Cette sanction, conformément aux article 73-6 et 76-2 dudit règlement, a entraîné l'interdiction pour ce député de paraître et de participer aux travaux jusqu'au 15ème jour et la privation de la moitié de l'indemnité parlementaire pendant deux mois.
Afin qu'il soit mis fin à l'application de cette sanction, M. Maxime X..., par requête du 28 mars 2011, a saisi le juge des référés du Conseil d'Etat , qui, par ordonnance du 28 mars 2011 a estimé qu'il ne lui appartenait pas de se prononcer sur des sanctions relevant des pouvoirs de la représentation nationale et se rattachant à l'exercice de celle-ci.
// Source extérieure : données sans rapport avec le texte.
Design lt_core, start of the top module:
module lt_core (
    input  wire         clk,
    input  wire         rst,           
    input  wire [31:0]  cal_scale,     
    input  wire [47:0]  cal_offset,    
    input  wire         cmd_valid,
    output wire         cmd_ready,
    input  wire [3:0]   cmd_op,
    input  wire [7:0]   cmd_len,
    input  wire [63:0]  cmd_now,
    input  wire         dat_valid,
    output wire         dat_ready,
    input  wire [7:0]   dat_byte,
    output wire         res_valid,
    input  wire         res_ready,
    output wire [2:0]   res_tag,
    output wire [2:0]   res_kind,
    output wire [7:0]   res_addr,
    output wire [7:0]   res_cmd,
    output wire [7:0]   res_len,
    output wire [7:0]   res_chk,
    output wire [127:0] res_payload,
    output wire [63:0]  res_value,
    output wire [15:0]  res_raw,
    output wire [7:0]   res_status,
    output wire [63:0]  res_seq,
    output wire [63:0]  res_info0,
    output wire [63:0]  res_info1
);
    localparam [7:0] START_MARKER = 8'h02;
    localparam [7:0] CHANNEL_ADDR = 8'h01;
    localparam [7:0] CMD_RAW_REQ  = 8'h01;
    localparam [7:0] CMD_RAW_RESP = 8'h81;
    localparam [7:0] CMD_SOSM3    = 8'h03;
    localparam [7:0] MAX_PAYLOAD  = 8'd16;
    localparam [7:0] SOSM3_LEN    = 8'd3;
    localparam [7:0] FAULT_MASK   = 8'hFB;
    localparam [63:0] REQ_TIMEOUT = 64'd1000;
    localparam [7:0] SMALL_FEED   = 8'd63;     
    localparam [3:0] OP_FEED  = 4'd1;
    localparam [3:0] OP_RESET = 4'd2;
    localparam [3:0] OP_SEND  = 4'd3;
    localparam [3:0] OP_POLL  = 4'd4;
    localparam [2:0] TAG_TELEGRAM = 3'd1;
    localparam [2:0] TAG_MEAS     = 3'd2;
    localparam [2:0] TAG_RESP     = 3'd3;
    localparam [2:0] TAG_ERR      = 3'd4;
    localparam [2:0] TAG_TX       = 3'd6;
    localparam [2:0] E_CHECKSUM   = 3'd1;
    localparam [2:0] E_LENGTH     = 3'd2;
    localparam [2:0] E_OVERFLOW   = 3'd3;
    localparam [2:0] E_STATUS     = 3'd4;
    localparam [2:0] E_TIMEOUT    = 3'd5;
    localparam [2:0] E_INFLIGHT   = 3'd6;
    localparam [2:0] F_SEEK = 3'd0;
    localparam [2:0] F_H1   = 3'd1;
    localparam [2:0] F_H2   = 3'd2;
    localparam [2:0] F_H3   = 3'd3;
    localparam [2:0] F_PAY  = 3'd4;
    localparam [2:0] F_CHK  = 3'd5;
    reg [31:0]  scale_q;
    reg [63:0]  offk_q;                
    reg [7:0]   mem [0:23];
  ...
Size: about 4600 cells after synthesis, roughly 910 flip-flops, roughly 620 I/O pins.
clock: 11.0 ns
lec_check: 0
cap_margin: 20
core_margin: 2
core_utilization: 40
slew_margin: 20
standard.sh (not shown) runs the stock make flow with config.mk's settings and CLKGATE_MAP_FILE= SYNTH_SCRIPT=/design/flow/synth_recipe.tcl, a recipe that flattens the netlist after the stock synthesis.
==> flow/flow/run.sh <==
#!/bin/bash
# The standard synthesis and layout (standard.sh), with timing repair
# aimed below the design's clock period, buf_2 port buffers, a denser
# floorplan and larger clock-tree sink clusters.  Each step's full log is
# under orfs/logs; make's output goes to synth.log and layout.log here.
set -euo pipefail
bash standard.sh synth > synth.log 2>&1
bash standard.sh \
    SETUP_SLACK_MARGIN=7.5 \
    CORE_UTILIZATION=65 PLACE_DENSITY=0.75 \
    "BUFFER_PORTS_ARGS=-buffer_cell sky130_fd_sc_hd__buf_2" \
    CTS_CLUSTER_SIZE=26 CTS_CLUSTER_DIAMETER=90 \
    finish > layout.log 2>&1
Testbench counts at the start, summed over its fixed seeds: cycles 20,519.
C'est dans ces conditions que par acte du 13 avril 2011, il a assigné l'Assemblée Nationale en nullité de la sanction prise à son encontre devant le tribunal de grande instance de Paris dont le jugement rendu le 21 septembre 2011est déféré à cette cour.
SUR QUOI LA COUR
Considérant que les dernières conclusions déposées le 9 août 2012 par l'Assemblée Nationale l'ont été par celle-ci "prise en la personne de son président , Monsieur Bernard Y...";
qu'il convient en conséquence de la désignation d'un nouveau président de l'Assemblée Nationale à la suite des élections législatives qui se sont déroulées au mois de juin 2012, que la procédure soit régularisée afin que l'Assemblée Nationale soit valablement représentée par son président en exercice ;
PAR CES MOTIFS
Renvoie l'affaire à l'audience de plaidoiries du 21 novembre 2012 à 14h00 aux fins visées dans les motifs du présent arrêt.